A lone gunman wearing a black trench coat and sporting a mohawk opened fire Wednesday in the crowded cafeteria of a Montreal college, killing a young woman and wounding at least 19 before he was killed by officers, Montreal police and witnesses said.

Police Sgt. Francois Dore said that the attacker was a 25-year-old man from the Montreal area, but he did not provide a name or any further details about the man. Dore said his car was still at the school and police were searching his apartment.

Neither race or terrorism played a role in the attack at Dawson College, police said.

Students described horror and fear upon learning what was happening.

"I saw the gunman who was dressed in black and at that time he was shooting at people," student Michel Boyer told CTV. "I immediately hit the floor. It was probably one of the most frightening moments of my life."

"He was shooting randomly, I didn't know what he was shooting at, but everyone was screaming, Get out of the building!" Boyer said. "Everybody was in tears. Everybody was so worried for their own safety for their own lives."

Video: Eyewitness Account of Dawson College Shooting Spree

Scores of students fled into the surrounding streets after the shooting broke out just after 1 p.m. EDT at the school of about 10,000. Some of them had bloody clothes. Live TV coverage from the scene showed police surrounding the campus and training their weapons on people exiting the buildings with their hands in the air.

Police hid behind a wall as they exchanged fire with the gunman, whose back was against a vending machine, said student Andrea Barone, who was in the cafeteria. He said the officers proceeded cautiously because many students were trapped around the assailant, who yelled "Get back! Get back!" every time an officer tried to move closer.

Barone said a police officer emerged from a corner next to the cafeteria and fired a shot in the direction of the gunman no more than several yards away and missed him. Five or six more police officers showed up, he said. Barone said it was like a running battle with five or six shots fired in both directions every minute.

Eventually, Barone said, the gunman went down in hail of gunfire.

After police eventually killed the gunman, the officers helped the students leave the cafeteria, crawling out on their bellies along a wall.

Barone said as they were crawling out toward an exit they saw a girl who had been shot in the torso and who was face down surrounded by a pool of blood.

He said officers told them: "Don't look, don't look. Keep going out."

Authorities did not provide any information about the attacker.
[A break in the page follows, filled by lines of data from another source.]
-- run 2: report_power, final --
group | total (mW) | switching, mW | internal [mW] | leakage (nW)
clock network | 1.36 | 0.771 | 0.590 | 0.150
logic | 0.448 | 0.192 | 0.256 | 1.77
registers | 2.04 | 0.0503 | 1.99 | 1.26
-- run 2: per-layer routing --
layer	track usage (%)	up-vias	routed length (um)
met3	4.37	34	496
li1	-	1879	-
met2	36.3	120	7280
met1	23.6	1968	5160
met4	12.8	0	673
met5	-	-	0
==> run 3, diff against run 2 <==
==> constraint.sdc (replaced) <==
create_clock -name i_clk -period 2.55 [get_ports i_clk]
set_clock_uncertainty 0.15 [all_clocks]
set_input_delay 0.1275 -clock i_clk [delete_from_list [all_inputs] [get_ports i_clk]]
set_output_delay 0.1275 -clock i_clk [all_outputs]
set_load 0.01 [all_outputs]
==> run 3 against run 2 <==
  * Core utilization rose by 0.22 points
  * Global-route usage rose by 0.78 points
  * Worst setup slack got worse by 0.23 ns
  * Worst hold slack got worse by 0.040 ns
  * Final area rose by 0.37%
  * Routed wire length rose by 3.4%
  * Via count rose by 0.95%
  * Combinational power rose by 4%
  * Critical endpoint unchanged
<file path="config.mk">
export PLATFORM = sky130hd
export DESIGN_NAME = serial_audio_in
export DESIGN_NICKNAME = d
export VERILOG_FILES = /design/src/rtl/sin_pkg.sv /design/src/rtl/sample_fifo.sv /design/src/rtl/serial_audio_in.sv
export VERILOG_INCLUDE_DIRS = /design/src /design/src/rtl
export SDC_FILE = /design/constraint.sdc
export NUM_CORES = 1
export LEC_CHECK = 0
export ABC_AREA = 1
export ABC_CLOCK_PERIOD_IN_PS = 3600
export BUFFER_PORTS_ARGS = -buffer_cell sky130_fd_sc_hd__buf_2
export CAP_MARGIN = 20
export CORE_ASPECT_RATIO = 1.75
export CORE_MARGIN = 2
export CORE_UTILIZATION = 55
export CTS_CLUSTER_SIZE = 40
export DETAILED_ROUTE_END_ITERATION = 16
export PLACE_DENSITY_LB_ADDON = 0.12
export SLEW_MARGIN = 0
export SYNTH_ARGS = -nofsm -noshare
export SYNTH_HDL_FRONTEND = slang
export SYNTH_SLANG_ARGS = --single-unit
</file>
<file path="constraint.sdc">
create_clock -name core_clk_i -period 3.6 [get_ports core_clk_i]
set_input_delay 0.72 -clock core_clk_i [delete_from_list [all_inputs] [get_ports core_clk_i]]
set_output_delay 0.72 -clock core_clk_i [all_outputs]
set_load 0.02 [all_outputs]
</file>
<file path="src/rtl/sin_consts.svh">
/*
 * Constants of the serial audio input stage: format codes, word widths,
 * timing figures. Assumes inclusion by bare name from rtl files.
 */
`ifndef SIN_CONSTS_SVH
`define SIN_CONSTS_SVH
`define FMT_LJ 2'h0
`define FMT_I2S 2'h1
`define FMT_RJ 2'h2
`define WID_16 2'h0
`define WID_18 2'h1
`define WID_20 2'h2
`define WID_24 2'h3
`define SMP_W 24
`define FIFO_DEPTH 16
`define CORE_PERIOD_NS 8
`define SCLK_MIN_PERIOD_NS 80
`define SCLK_MIN_CYC ((`SCLK_MIN_PERIOD_NS + `CORE_PERIOD_NS - 1) / `CORE_PERIOD_NS)
`endif

</file>
<file path="src/rtl/sin_pkg.sv">
/*
 * Types of the serial audio input stage. Assumes sin_consts.svh beside it.
 */
package sin_pkg;
    typedef enum logic [1:0] {FMT_LJ_E, FMT_I2S_E, FMT_RJ_E, FMT_RSV_E} fmt_t;
    typedef enum logic [1:0] {WID16_E, WID18_E, WID20_E, WID24_E} wid_t;
    typedef enum {ST_WAIT, ST_SKIP, ST_SHIFT, ST_IDLE} rx_state_t;
endpackage : sin_pkg

</file>
<file path="src/rtl/sample_fifo.sv">
/*
 * Synchronous FIFO with valid/ready on both sides.
 * Assumes a single clock and synchronous active-high reset.
 */
`timescale 1ns/10ps
module sample_fifo #(
    parameter int WIDTH = 25,
    parameter int DEPTH = 16
) (
    input wire logic core_clk_i,
    input wire logic srst_i,
    input wire logic in_valid_i,
    output logic in_ready_o,
    input wire logic [WIDTH-1:0] in_data_i,
    output logic out_valid_o,
    input wire logic out_ready_i,
    output logic [WIDTH-1:0] out_data_o
);
    localparam int AW = $clog2(DEPTH);
    // Pointer wrap relies on a power-of-two depth
    if (DEPTH < 2 || (1 << AW) != DEPTH) begin : g_bad_depth
        $error("DEPTH must be a power of two >= 2");
    end
    logic [WIDTH-1:0] mem_r [DEPTH];
    logic [AW:0] wp_r, wp_nxt, rp_r, rp_nxt;
    logic push, pop;

    // Honest full and empty from pointer difference
    always_comb begin
        in_ready_o = (wp_r - rp_r) != (AW+1)'(DEPTH);
        out_valid_o = wp_r != rp_r;
        push = in_valid_i && in_ready_o;
        pop = out_valid_o && out_ready_i;
        wp_nxt = push ? wp_r + (AW+1)'(1) : wp_r;
        rp_nxt = pop ? rp_r + (AW+1)'(1) : rp_r;
    end

    always_ff @(posedge core_clk_i) begin
        if (srst_i) begin
            wp_r <= '0;
            rp_r <= '0;
        end else begin
            wp_r <= wp_nxt;
            rp_r <= rp_nxt;
        end
    end

    // Storage has no reset; only written words are ever read
    always_ff @(posedge core_clk_i) begin
        if (push) begin
            mem_r[wp_r[AW-1:0]] <= in_data_i;
        end
    end
    assign out_data_o = mem_r[rp_r[AW-1:0]];
endmodule : sample_fifo

</file>
<file path="src/rtl/serial_audio_in.sv">
/*
 * Serial audio input stage: samples bit clock, channel clock and data
 * on the core clock, deframes LJ/I2S/RJ words and queues them.
 * Assumes bit clock period at least 80 ns against an 8 ns core clock,
 * and format/width held steady while the link runs.
 */
`include "sin_consts.svh"
`timescale 1ns/10ps
module serial_audio_in
    import sin_pkg::*;
#(
    parameter int FIFO_DEPTH = `FIFO_DEPTH
) (
    input wire logic core_clk_i,
    input wire logic srst_i,
    input wire logic bclk_i,
    input wire logic lrclk_i,
    input wire logic sdata_i,
    input wire logic [1:0] fmt_i,
    input wire logic [1:0] width_i,
    output logic smp_valid_o,
    input wire logic smp_ready_i,
    output logic [`SMP_W-1:0] smp_data_o,
    output logic smp_right_o,
    output logic overrun_o
);
    // Queue needs at least two words to tell full from empty
    if (FIFO_DEPTH < 2) begin : g_bad_depth
        $error("FIFO_DEPTH too small");
    end

    // Two-stage synchronisers; stage one feeds only stage two
    logic [2:0] s1_r, s1_nxt, s2_r, s2_nxt;
    logic bclk_d_r, bclk_d_nxt;
    always_comb begin
        s1_nxt = {bclk_i, lrclk_i, sdata_i};
        s2_nxt = s1_r;
        bclk_d_nxt = s2_r[2];
    end
    always_ff @(posedge core_clk_i) begin
        if (srst_i) begin
            s1_r <= '0;
            s2_r <= '0;
            bclk_d_r <= 1'b0;
        end else begin
            s1_r <= s1_nxt;
            s2_r <= s2_nxt;
            bclk_d_r <= bclk_d_nxt;
        end
    end
    logic bclk_rise, lr_s, sd_s;
    assign bclk_rise = s2_r[2] && !bclk_d_r;
    assign lr_s = s2_r[1];
    assign sd_s = s2_r[0];

    // Word width in bits from code
    function automatic logic [5:0] width_bits(input logic [1:0] w);
        case (w)
            `WID_16: width_bits = 6'd16;
            `WID_18: width_bits = 6'd18;
            `WID_20: width_bits = 6'd20;
            default: width_bits = 6'd24;
        endcase
    endfunction : width_bits

    fmt_t fmt;
    assign fmt = fmt_t'(fmt_i);
    logic [5:0] wbits;
    assign wbits = width_bits(width_i);

    // Deframer state
    rx_state_t st_r, st_nxt;
    logic lr_d_r, lr_d_nxt;
    logic lr_seen_r, lr_seen_nxt;
    logic [5:0] cnt_r, cnt_nxt;
    logic [5:0] rj_r, rj_nxt;
    logic [`SMP_W-1:0] sh_r, sh_nxt;
    logic ch_r, ch_nxt;
    logic push_v;
    logic [`SMP_W:0] push_d;
    logic fifo_rdy;
    logic ovr_r, ovr_nxt;
    logic lr_edge;
    logic is_right;

    // First rise after reset only learns the level, so a high pin is no false edge
    assign lr_edge = bclk_rise && lr_seen_r && (lr_s != lr_d_r);
    // I2S left is low; LJ and RJ left is high
    assign is_right = (fmt == FMT_I2S_E) ? lr_s : !lr_s;

    // Next-state of the deframer; every decision but the word-complete check sits on a bit clock rise
    always_comb begin
        st_nxt = st_r;
        lr_d_nxt = lr_d_r;
        lr_seen_nxt = lr_seen_r;
        cnt_nxt = cnt_r;
        rj_nxt = rj_r;
        sh_nxt = sh_r;
        ch_nxt = ch_r;
        push_v = 1'b0;
        push_d = {ch_r, sh_r};
        ovr_nxt = ovr_r;
        if (bclk_rise) begin
            lr_d_nxt = lr_s;
            lr_seen_nxt = 1'b1;
            rj_nxt = rj_r + 6'd1;
            if (lr_edge) begin
                ch_nxt = is_right;
                cnt_nxt = 6'd0;
                sh_nxt = '0;
                rj_nxt = 6'd1;
                if (st_r == ST_SHIFT && fmt != FMT_RJ_E) begin
                    st_nxt = ST_SHIFT;
                end
                case (fmt)
                    FMT_I2S_E: st_nxt = ST_SKIP;
                    FMT_LJ_E: begin
                        st_nxt = ST_SHIFT;
                        sh_nxt = {{(`SMP_W-1){1'b0}}, sd_s};
                        cnt_nxt = 6'd1;
                    end
                    FMT_RJ_E: begin
                        st_nxt = ST_WAIT;
                        // Previous half ends here: LSB right-justified to this edge
                        if (st_r == ST_WAIT && rj_r == 6'd32) begin
                            push_v = 1'b1;
                            push_d = {ch_r, sh_r};
                        end
                    end
                    default: st_nxt = ST_IDLE;
                endcase
            end else begin
                case (st_r)
                    ST_SKIP: begin
                        st_nxt = ST_SHIFT;
                        sh_nxt = {{(`SMP_W-1){1'b0}}, sd_s};
                        cnt_nxt = 6'd1;
                    end
                    ST_SHIFT: begin
                        sh_nxt = {sh_r[`SMP_W-2:0], sd_s};
                        cnt_nxt = cnt_r + 6'd1;
                    end
                    ST_WAIT: begin
                        // Keep the last wbits bits shifted before the next edge
                        sh_nxt = {sh_r[`SMP_W-2:0], sd_s};
                    end
                    ST_IDLE: st_nxt = ST_IDLE;
                    default: st_nxt = ST_IDLE;
                endcase
            end
        end
        // LJ/I2S word complete: stop shifting, surplus bit clocks ignored
        if (st_r == ST_SHIFT && cnt_r == wbits) begin
            st_nxt = lr_edge ? st_nxt : ST_IDLE;
            push_v = 1'b1;
            push_d = {ch_r, sh_r};
            if (!lr_edge) begin
                cnt_nxt = 6'd0;
            end
        end
        if (push_v) begin
            if (st_r == ST_WAIT) begin
                push_d = {ch_r, mask_rj(sh_r, wbits)};
            end
            if (!fifo_rdy) begin
                ovr_nxt = 1'b1; // Sample lost, source cannot be stalled
            end
        end
    end

    // Right-justified words keep only the low wbits bits
    function automatic logic [`SMP_W-1:0] mask_rj(input logic [`SMP_W-1:0] v,
                                                 input logic [5:0] n);
        logic [`SMP_W-1:0] m;
        m = ~({`SMP_W{1'b1}} << n);
        mask_rj = v & m;
    endfunction : mask_rj

    always_ff @(posedge core_clk_i) begin
        if (srst_i) begin
            st_r <= ST_IDLE;
            lr_d_r <= 1'b0;
            lr_seen_r <= 1'b0;
            cnt_r <= 6'd0;
            rj_r <= 6'd0;
            sh_r <= '0;
            ch_r <= 1'b0;
            ovr_r <= 1'b0;
        end else begin
            st_r <= st_nxt;
            lr_d_r <= lr_d_nxt;
            lr_seen_r <= lr_seen_nxt;
            cnt_r <= cnt_nxt;
            rj_r <= rj_nxt;
            sh_r <= sh_nxt;
            ch_r <= ch_nxt;
            ovr_r <= ovr_nxt;
        end
    end
    assign overrun_o = ovr_r;

    // Queue absorbs encoder stalls; its ready flags overrun
    sample_fifo #(
        .WIDTH(`SMP_W + 1),
        .DEPTH(FIFO_DEPTH)
    ) u_fifo (
        .core_clk_i(core_clk_i),
        .srst_i(srst_i),
        .in_valid_i(push_v),
        .in_ready_o(fifo_rdy),
        .in_data_i(push_d),
        .out_valid_o(smp_valid_o),
        .out_ready_i(smp_ready_i),
        .out_data_o({smp_right_o, smp_data_o})
    );
endmodule : serial_audio_in

</file>
; ---- Word level (Yosys, flattened, before mapping)
; Memories as Yosys holds them, arrays and structs flattened. A register that Yosys moved wholly into a read port is not among the register bits.
; Index checks and enable logic that the tools add are counted.
[totals]
ff_bits = 89
ramBits = 400
input_bits = 10
output_inout_bits = 27
wordCells = 82
mem_count = 1
[mem_list]
columns = memory, depth, width, read_ports, rd_clocked_by_memory_dff, write_ports, line
row1 = u_fifo.mem_r, 16, 25, 1, 1, 1, sample_fifo.sv:24  ; logic [WIDTH-1:0] mem_r [DEPTH];
[classes]
n_addsub = 5
n_eq_ne = 12
shift = 1
n_mux = 29
n_bitwise = 3
reduce_logical = 18
[op_table]
columns = cell, n
row1 = 2-to-1 mux 32 bit, 4
row2 = 2-to-1 mux 24 bit, 3
row3 = zero test 32 bit, 2
row4 = case mux 32 bit (2 select lines), 1
row5 = case mux 24 bit (2 select lines), 1
row6 = == test 32 x 1 -> 1 bit (second input constant), 1
row7 = == test 32 x 2 -> 1 bit (second input constant), 1
row8 = == test 32 x 3 -> 1 bit (second input constant), 1
row9 = 2-to-1 mux 6 bit, 5
row10 = bitwise AND 24 bit, 1
row11 = NOT 24 bit, 1
row12 = << shifter 24 x 6 -> 24 bit (first input constant), 1
row13 = adder 6 x 1 -> 6 bit (second input constant), 2
row14 = case mux 4 bit (3 select lines), 1
row15 = case mux 6 bit (2 select lines), 1
row16 = adder 5 x 1 -> 5 bit (second input constant), 2
row17 = 2-to-1 mux 1 bit, 10
row18 = 2-to-1 mux 4 bit, 2
row19 = logical AND 1 bit, 7
row20 = == test 6 bit, 1
row21 = == test 6 bit (second input constant), 1
row22 = case mux 2 bit (3 select lines), 1
row23 = AND reduction 2 bit, 3
row24 = inequality test 5 bit, 1
row25 = other kinds (10), 14

; ---- Depth between registers and ports, before layout
; Gate-level depths: netlist of the first run.
[depth]
depth_word = 10
depth_mapped = 15
ltp_nobuf = 15

; ---- Cells and area by module
; A second synthesis of the first run with hierarchy kept.
[unflattened]
hier_cells = 1829
area_unflattened_um2 = 20094.3
[by_module_without_submodules]
columns = module, n_inst, cells_per_inst, area_per_inst_um2, seq_area_each_um2
row1 = sample_fifo, 1, 1297, 16535.9, 12291.8
row2 = serial_audio_in, 1, 532, 3558.4, 1581.5

; ---- Worst setup path before layout of the first run
; OpenSTA, ideal clock, no wires.
[synth_timing]
path_type = input port to flip-flop
start = input fmt_i[0]
end = memory u_fifo.mem_r[0][0], enable pin
setup_ns = 0.407
arrival_ns = 2.653
required_time_ns = 3.193
setup_slack_ns = 0.540
cell_stages = 10
path_buffers = 0
cell_sequence = inv_1 ha_1 nand4_1 nor2_1 nand2_1 nand2_1 nand2_2 clkinv_2 nand2_2 nor2_1
[synth_via]
elab_chain_cells = 8
[synth_rtl]
columns = item, line
row1 = from (decl), serial_audio_in.sv:19  ; input wire logic [1:0] fmt_i,
row2 = == test 2 bit, serial_audio_in.sv:115  ; case (fmt)
row3 = 2-to-1 mux 1 bit, serial_audio_in.sv:115
row4 = 2-to-1 mux 1 bit, serial_audio_in.sv:107  ; if (lr_edge) begin
row5 = 2-to-1 mux 1 bit, serial_audio_in.sv:103  ; if (bclk_rise) begin
row6 = 2-to-1 mux 1 bit, serial_audio_in.sv:153  ; if (st_r == ST_SHIFT && cnt_r == wbits) begin
row7 = logical AND 1 bit, sample_fifo.sv:32  ; push = in_valid_i && in_ready_o;
row8 = 2-to-1 mux 1 bit, sample_fifo.sv:50  ; if (push) begin
row9 = 2-to-1 mux 1 bit (not written as such), sample_fifo.sv:51  ; mem_r[wp_r[AW-1:0]] <= in_data_i;
row10 = to (decl), sample_fifo.sv:24
; No other way between the ends.

==> results.ini, run 1 <==
[synthesis]
synth_seq_cells=493
syn_inst=1696
yosysTopAreaCellShare=0.5940
seq_area_frac_synth=0.6861
synth_area_leaders=edfxtp_1 59%, dfxtp_1 9.2%, mux2i_1 4.9%, o211ai_1 3.8%, o21ai_0 3.6%
syn_area_mm2=0.02022
ys_types=34
yosys_warnings=0
avgSynthCellArea_um2=11.92
syn_nets=1722
yosysTopAreaCell=edfxtp_1

[worst_setup_path]
cp-end-kind=output port
critical_path.cell_chain=buf_4 -> mux2i_1 -> o211ai_1 -> nand3_1 -> nand2_1 -> buf_2
rrSetupSlack_ns=0.80
arrival_ns=2.63
cp_top_family=flip-flops
reg2reg_from=u_fifo.wp_r[0]
r2r_cells=14
cp_max_fo=46
crit_path_top_delay_cell=dfxtp_4
worstSetupPathType=register to output port
max_stage_delay_ns=0.74
crit_required_ns=2.88
r2r_end=u_fifo.mem_r[1][21]
startpoint_type=register
cp_num_buf_inv=2

[hold_path]
hold_class=primary input to register
hp-start=bclk_i
hold_end=s1_r[2]
holdPathStages=3

[cts]
cts_resized=0
tritoncts=done
clk_path_buf_depth=3
clock-sinks=493
cts_setup_buffers=0
insertion_delay_ns=0.55
cts_inserted_buffers=44
hold_buffers=0
cts_root_buf=clkbuf_16
clk_pin_slew_ns=0.06
htreeDepth=2

[layout]
diodes=0
fin_nets=1746
nFillCells=2831
seq_area_mm2=0.01388
final_cell_area_mm2=0.02260
area_delta_synth_final_pct=11.75
drive_gt1_frac=0.1021
final_common_cell=edfxtp_1
multi_input_area_mm2=0.005435
most-common-layout-cells=400 x edfxtp_1, 168 x nand2_1, 157 x inv_1

[outcome]
status=completed

[floorplanning]
fp.dieArea_mm2=0.03838
initial_utilization=0.5595
rows=92
core_mm2=0.03614
die_x_um=148.9
dieHeight_um=257.7
ios=37

[detailed_routing]
wl_um=45400
viasPerCell=5.663
detail_route.wl_per_cell_um=20.42
num_vias=12590
antenna_left=0
drt_iter0_drc=828
drc=0
drtPass1Iterations=5

[timing]
fin_crit_ns=3.346
maxSlewHeadroom=0.4131
max_freq_mhz=298.9
rsz0062_at_grt=false
setup_slack_ns=0.2542
finClkSkew_ns=0.01480
slew_viol_final=0
setup_tns_ns=0
hold_viol=0
timing.final.crit_share=0.9294
tightest_slew_ns=0.8772
setup_viol=0

[power]
clkPwrFrac=0.392
pwr-share-seq=0.528
internal_power_mw=9.035
leakage_nw=7.916
peakVddDrop_uv=360.3
swShare=0.2273
powerDensity_mw_per_mm2=517.5
switchingPower_mw=2.658
combinationalPowerShare=0.080

[global_route]
grt_max_degree=101
grt_pass1_wl_um=70660
antenna_found_initial=0
grt_pass1_vias=12430
track_usage=0.2397
grt.overflow.total=0

[placed_design]
place_ws_ns=0.6201
place_congestion=0.8956
dp_hpwl_um=27510
portBuffers=36
place_area_mm2=0.02120

[run]
cap_violations=0

## per-stage QoR
step,hold slack (ns),cells,util,total power [mW]
after floorplan,0.3883,1696,-,6.956
after global placement,0.3926,2144,0.5866,7.227
after detailed placement,0.3937,2144,0.5866,7.241
after CTS,0.3535,2223,0.6252,11.79
after global routing,0.3699,2223,0.6252,12.10
final,0.3751,2223,0.6252,11.69
## cell families after synthesis
| group | count (synthesis) | share of synthesized area |
|---|---|---|
| and+or+nand+nor | 430 | 0.09003 |
| adders and majority gates | 16 | 0.009900 |
| AOI/OAI and AO/OA | 390 | 0.1097 |
| DFF | 493 | 0.6861 |
| xor gates and xnor gates | 8 | 0.003465 |
| muxes | 100 | 0.04950 |
| buffers and inverters | 259 | 0.05135 |
## Yosys cell counts
library cell / number
a21oi_2: 1
buf_8: 1
nor3b_1: 2
nor2_2: 1
nand3_1: 92
nor4_1: 1
nand2_1: 168
buf_6: 1
o211ai_1: 103
xor2_1: 6
inv_1: 157
inv_2: 1
edfxtp_1: 400
nor3_1: 4
nand3_2: 2
nor2_1: 142
buf_2: 25
a21oi_1: 140
a31oi_1: 1
nor2_4: 3
o21ai_0: 144
o21ai_2: 1
xnor2_1: 2
clkbuf_1: 63
dfxtp_1: 93
clkinv_1: 2
ha_1: 16
nand2_2: 8
nand4_1: 6
buf_1: 4
buf_4: 4
mux2i_1: 100
nand3b_1: 1
clkinv_2: 1
## worst min-delay path, stage by stage
cell	delay [ns]
buf_2	0.07
inv_1	0.03
nor2_1	0.06
## state kept, by name, summed over array words and instances, names as in the netlist, 3 cells and up, named ones only
register / flops
u_fifo.wp_r: 5
s1_r: 3
s2_r: 3
u_fifo.rp_r: 5
rj_r: 6
cnt_r: 6
st_r: 32
sh_r: 24
u_fifo.mem_r: 400
## metal layers
metal | vias to the layer above | GRT usage | wire [um]
met4 | 0 | 0.07989 | 1428
met2 | 286 | 0.4313 | 23760
li1 | 6058 | - | -
met3 | 85 | 0.02827 | 1727
met1 | 6159 | 0.2994 | 18490
met5 | - | 0 | 0
## worst max path at each step
stage                  start             endpoint  slack [ns]  depth (start not counted)
floorplan           fmt_i[0]   u_fifo.mem_r[0][0]        0.54                         10
global placement    fmt_i[0]  u_fifo.mem_r[1][18]        0.67                         12
detailed placement  fmt_i[0]  u_fifo.mem_r[1][17]        0.62                         12
CTS                 register       smp_data_o[13]        0.22                          6
global route        register       smp_data_o[18]        0.12                          7
finish              register       smp_data_o[13]        0.25                          6
## power by group through the flow
stage	combinational, mW	clock (mW)	sequential [mW]
after floorplan	0.700	0	6.26
after global placement	0.934	0	6.29
after detailed placement	0.946	0	6.30
after CTS	0.948	4.67	6.17
after global routing	1.05	4.88	6.17
final	0.940	4.58	6.17
## area by class of cell
cell class                 instances  share of cell area
inverter                         161             0.02680
multi-input combinational        944              0.2405
clock inverter                    29             0.01058
timing repair buffer              76             0.03067
sequential                       493              0.6143
clock buffer                      50             0.05110
tap                              470             0.02602
No activity file was read; power rests on OpenSTA's default activity.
Police spokesman Ean Lafreniere said there was just one gunman at the school and the search for any others was over.

Although police initially suggested the gunman had killed himself, Police Director Yvan DeLorme later said at a news conference that "based on current information, the suspect was killed by police."

Montreal General Hospital said 11 people were admitted, including eight who were in critical condition. Nine others were taken to two other hospitals. One young woman later died, a police official said, speaking on condition of anonymity because the victim's next-of-kin had not yet been notified.

Raamias Hernandez, 19, said he had just finished his class when he saw everybody starting to run.

He said the gunman was dressed in a black jacket and had a mohawk haircut. Hernandez said he started to take pictures on a camera cell phone with his friend and the suspect saw them and started shooting.

Fast Facts: Dawson College

Student Devansh Smri Vastava said he saw a man in military fatigues with "a big rifle" storm the cafeteria.

"He just started shooting at people," Vastava said, adding that he heard about 20 shots fired. He also said teachers ran through the halls telling students to get out.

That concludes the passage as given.